══ Provided records

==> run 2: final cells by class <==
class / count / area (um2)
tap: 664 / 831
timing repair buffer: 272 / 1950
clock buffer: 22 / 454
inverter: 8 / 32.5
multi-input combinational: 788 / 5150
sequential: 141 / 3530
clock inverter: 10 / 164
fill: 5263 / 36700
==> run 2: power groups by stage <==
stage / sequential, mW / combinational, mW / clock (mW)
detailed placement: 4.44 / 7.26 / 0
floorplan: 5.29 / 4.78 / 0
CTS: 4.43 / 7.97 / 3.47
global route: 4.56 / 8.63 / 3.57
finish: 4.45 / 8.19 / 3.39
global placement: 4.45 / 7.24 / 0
--- src/rtl/rmw_size_mask.sv ---
module rmw_size_mask #(
  parameter int DW = 32
) (
  input  logic [1:0]    size,
  input  logic [DW-1:0] din,
  output logic [DW-1:0] dout
);
  always_comb begin
    case (size)
      2'd0:    dout = {{(DW-8){1'b0}}, din[7:0]};
      2'd1:    dout = {{(DW-16){1'b0}}, din[15:0]};
      default: dout = din;
    endcase
  end
endmodule

--- src/rtl/rmw_flag_calc.sv ---
module rmw_flag_calc
  import rmw_pkg::*;
#(
  parameter int DW = 32
) (
  input  logic [1:0]    size,
  input  logic [DW-1:0] dest,
  input  logic [DW-1:0] src,
  output ccr_t          flags
);
  logic [DW:0]   wide;
  logic [DW-1:0] diff;
  logic          d_top, s_top, r_top;

  // operands arrive zero-extended from the size, so the top bit is the borrow
  assign wide = {1'b0, dest} - {1'b0, src};

  rmw_size_mask #(.DW(DW)) u_trim (
    .size (size),
    .din  (wide[DW-1:0]),
    .dout (diff)
  );

  always_comb begin
    case (size)
      2'd0: begin
        d_top = dest[7];
        s_top = src[7];
        r_top = diff[7];
      end
      2'd1: begin
        d_top = dest[15];
        s_top = src[15];
        r_top = diff[15];
      end
      default: begin
        d_top = dest[DW-1];
        s_top = src[DW-1];
        r_top = diff[DW-1];
      end
    endcase
    flags.n = r_top;
    flags.z = (diff == '0);
    flags.v = (d_top ^ s_top) & (r_top ^ d_top);
    flags.c = wide[DW];
  end
endmodule
$ cat src/rtl/gpio_debounce.sv
module gpio_debounce #(
  parameter int SYNC_STAGES = 2,
  parameter int EXP_W       = 3
) (
  input  logic             clk,
  input  logic             rst_n,
  input  logic             ms_tick,
  input  logic             pin_in,
  input  logic             db_en,
  input  logic [EXP_W-1:0] db_exp,
  output logic             pin_filt
);

  localparam int MAX_EXP = (1 << EXP_W) - 1;
  localparam int CNT_W   = MAX_EXP + 2;
  localparam int FILL_W  = $clog2(SYNC_STAGES + 2);

  logic [SYNC_STAGES-1:0] sync_q;
  logic [FILL_W-1:0]      fill_q;
  logic [EXP_W:0]         cfg_q;
  logic [CNT_W-1:0]       cnt_q;
  logic [CNT_W-1:0]       period;
  logic [CNT_W-1:0]       cnt_nxt;
  logic                   pin_s;
  logic                   primed;
  logic                   cfg_chg;

  assign pin_s   = sync_q[SYNC_STAGES-1];
  assign primed  = (fill_q == FILL_W'(SYNC_STAGES + 1));
  assign cfg_chg = (cfg_q != {db_en, db_exp});
  assign period  = CNT_W'(1) << db_exp;
  assign cnt_nxt = cnt_q + CNT_W'(1);

  always_ff @(posedge clk or negedge rst_n) begin
    if (!rst_n) begin
      sync_q   <= '0;
      fill_q   <= '0;
      cfg_q    <= '0;
      cnt_q    <= '0;
      pin_filt <= 1'b0;
    end else begin
      sync_q <= {sync_q[SYNC_STAGES-2:0], pin_in};
      cfg_q  <= {db_en, db_exp};
      if (!primed) begin
        if (fill_q == FILL_W'(SYNC_STAGES)) pin_filt <= pin_s;
        fill_q <= fill_q + FILL_W'(1);
      end else if (cfg_chg) begin
        cnt_q <= '0;
      end else if (!db_en) begin
        pin_filt <= pin_s;
        cnt_q    <= '0;
      end else if (pin_s == pin_filt) begin
        cnt_q <= '0;
      end else if (ms_tick) begin
        if (cnt_nxt == period) begin
          pin_filt <= pin_s;
          cnt_q    <= '0;
        end else begin
          cnt_q <= cnt_nxt;
        end
      end
    end
  end

  logic             ps_q;
  logic [CNT_W:0]   chk_q;

  always_ff @(posedge clk or negedge rst_n) begin
    if (!rst_n) begin
      ps_q  <= 1'b0;
      chk_q <= '0;
    end else begin
      ps_q <= pin_s;
      if (pin_s != ps_q)        chk_q <= {{CNT_W{1'b0}}, ms_tick};
      else if (cfg_chg)         chk_q <= '0;
      else if (ms_tick && !(&chk_q)) chk_q <= chk_q + 1'b1;
    end
  end

  a_r1_follow_sample: assert property (@(posedge clk) disable iff (!rst_n)
    ($past(primed) && pin_filt != $past(pin_filt)) |-> pin_filt == $past(pin_s));

  a_r4_move_on_tick: assert property (@(posedge clk) disable iff (!rst_n)
    ($past(primed) && $past(db_en) && pin_filt != $past(pin_filt)) |-> $past(ms_tick));

  a_r2_full_window: assert property (@(posedge clk) disable iff (!rst_n)
    ($past(primed) && $past(db_en) && pin_filt != $past(pin_filt))
      |-> chk_q >= {1'b0, $past(period)});

  a_r5_cfg_hold: assert property (@(posedge clk) disable iff (!rst_n)
    ($past(primed) && $past({db_en, db_exp}) != $past({db_en, db_exp}, 2))
      |-> pin_filt == $past(pin_filt));

  always @(negedge clk) begin
    if (!rst_n) a_r6_reset_low: assert (pin_filt == 1'b0);
  end

endmodule

$ cat config.mk
export PLATFORM = sky130hd
export DESIGN_NAME = gpio_debounce
export DESIGN_NICKNAME = d
export VERILOG_FILES = /design/src/rtl/gpio_debounce.sv
export SDC_FILE = /design/constraint.sdc
export NUM_CORES = 1
export LEC_CHECK = 0
export ABC_CLOCK_PERIOD_IN_PS = 6200
export BUFFER_PORTS_ARGS = -buffer_cell sky130_fd_sc_hd__buf_2
export CORE_MARGIN = 2
export CORE_UTILIZATION = 64
export DETAILED_ROUTE_END_ITERATION = 8
export HOLD_SLACK_MARGIN = 0.08
export PLACE_DENSITY_LB_ADDON = 0.15
export SETUP_SLACK_MARGIN = 0.3
export SLEW_MARGIN = 0
export SYNTH_ARGS = -nofsm -noshare
export SYNTH_HDL_FRONTEND = slang
export SYNTH_SLANG_ARGS = --single-unit
$ cat constraint.sdc
create_clock -name clk -period 6.2 [get_ports clk]
set_clock_uncertainty 0.1 [all_clocks]
set_input_delay 0.31 -clock clk [delete_from_list [all_inputs] [get_ports clk]]
set_output_delay 0.31 -clock clk [all_outputs]
set_load 0.005 [all_outputs]
; ---- After elaboration in Yosys (flattened, before gate mapping)
; Index checks and enable logic that the tools add are counted.
[op_classes]
reduce_logical = 3
shift = 1
muxes = 12
eq_ne = 10
addsub = 2
[ops]
columns = cell, count
row1 = $mux 9, 5
row2 = $add 9x1->9 const B, 1
row3 = $eq 9x9->1, 1
row4 = $shl 1x3->9 const A, 1
row5 = $mux 1, 7
row6 = $ne 3x3->1 const B, 2
row7 = $reduce_and 5->1, 1
row8 = $eq 2x2->1 const B, 2
row9 = $ne 4x2->1 const B, 1
row10 = $ne 4x4->1, 1
row11 = $ne 3x2->1 const B, 1
row12 = $add 2x1->2 const B, 1
row13 = $ne 2x2->1 const B, 1
row14 = $reduce_and 2->1, 1
row15 = $reduce_bool 2->1, 1
row16 = $eq 1x1->1, 1
[totals]
output_inout_bits = 1
register_bits = 18

; ---- Depth between registers and ports, before layout
[depth]
depth_word = 8
ltp_mapped = 10

; ---- Worst setup path before layout
; No wires, ideal clock.
[synth_timing]
path_type = flip-flop to flip-flop
start = register cnt_q[0]
end = register pin_filt
path_buffers = 1
slack_ns = 3.831
path_stages_with_launch = 10
t_arrival_ns = 2.144
period_less_slack_ns = 2.369
cell_sequence = dfrtp_1 > ha_1 > buf_2 > nand3_1 > xnor2_1 > nor2_1 > a211oi_1 > nor3_1 > o21ai_0 > mux2_2
[synth_via]
elab_chain_cells = 4
[synth_lines]
columns = item, line
row1 = start: declaration, 21  ; logic [CNT_W-1:0] cnt_q;
row2 = start signal: assignment, 59  ; cnt_q <= cnt_nxt;
row3 = $add 9x1->9, 32  ; assign cnt_nxt = cnt_q + CNT_W'(1);
row4 = $eq 9x9->1, 55  ; if (cnt_nxt == period) begin
row5 = $ne 3x2->1 (no source line), --
row6 = $reduce_and 5->1 (no source line), --
row7 = end signal: assignment, 45  ; if (fill_q == FILL_W'(SYNC_STAGES)) pin_filt <= pin_s;
row8 = end signal: assignment, 50  ; pin_filt <= pin_s;
row9 = end signal: assignment, 56  ; pin_filt <= pin_s;
row10 = end: declaration, 11  ; output logic pin_filt
; Every way passes these cells.
; A chain may end at the register's enable or synchronous reset.

; ---- Final worst setup path
[layout_timing]
start = register cnt_q[0]
end = register cnt_q[2]
[layout_via]
elab_chain_cells = 7
[layout_lines]
columns = item, line
row1 = $add 9x1->9 *, 32
row2 = $eq 9x9->1, 55
row3 = $mux 9 *, 55
row4 = $mux 9 *, 54  ; end else if (ms_tick) begin
row5 = $mux 9 *, 52  ; end else if (pin_s == pin_filt) begin
row6 = $mux 9 *, 49  ; end else if (!db_en) begin
row7 = $mux 9 *, 47  ; end else if (cfg_chg) begin
; Every way passes the cells marked *; elsewhere a longest branch is shown, timed or not. The select of a mux whose other input is x is not followed.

════

_To do_
Please output only the lines from the first line of the entries through the line with "default: begin", both included, exactly as written.

_Output below_
==> run 2: final cells by class <==
class / count / area (um2)
tap: 664 / 831
timing repair buffer: 272 / 1950
clock buffer: 22 / 454
inverter: 8 / 32.5
multi-input combinational: 788 / 5150
sequential: 141 / 3530
clock inverter: 10 / 164
fill: 5263 / 36700
==> run 2: power groups by stage <==
stage / sequential, mW / combinational, mW / clock (mW)
detailed placement: 4.44 / 7.26 / 0
floorplan: 5.29 / 4.78 / 0
CTS: 4.43 / 7.97 / 3.47
global route: 4.56 / 8.63 / 3.57
finish: 4.45 / 8.19 / 3.39
global placement: 4.45 / 7.24 / 0
--- src/rtl/rmw_size_mask.sv ---
module rmw_size_mask #(
  parameter int DW = 32
) (
  input  logic [1:0]    size,
  input  logic [DW-1:0] din,
  output logic [DW-1:0] dout
);
  always_comb begin
    case (size)
      2'd0:    dout = {{(DW-8){1'b0}}, din[7:0]};
      2'd1:    dout = {{(DW-16){1'b0}}, din[15:0]};
      default: dout = din;
    endcase
  end
endmodule

--- src/rtl/rmw_flag_calc.sv ---
module rmw_flag_calc
  import rmw_pkg::*;
#(
  parameter int DW = 32
) (
  input  logic [1:0]    size,
  input  logic [DW-1:0] dest,
  input  logic [DW-1:0] src,
  output ccr_t          flags
);
  logic [DW:0]   wide;
  logic [DW-1:0] diff;
  logic          d_top, s_top, r_top;

  // operands arrive zero-extended from the size, so the top bit is the borrow
  assign wide = {1'b0, dest} - {1'b0, src};

  rmw_size_mask #(.DW(DW)) u_trim (
    .size (size),
    .din  (wide[DW-1:0]),
    .dout (diff)
  );

  always_comb begin
    case (size)
      2'd0: begin
        d_top = dest[7];
        s_top = src[7];
        r_top = diff[7];
      end
      2'd1: begin
        d_top = dest[15];
        s_top = src[15];
        r_top = diff[15];
      end
      default: begin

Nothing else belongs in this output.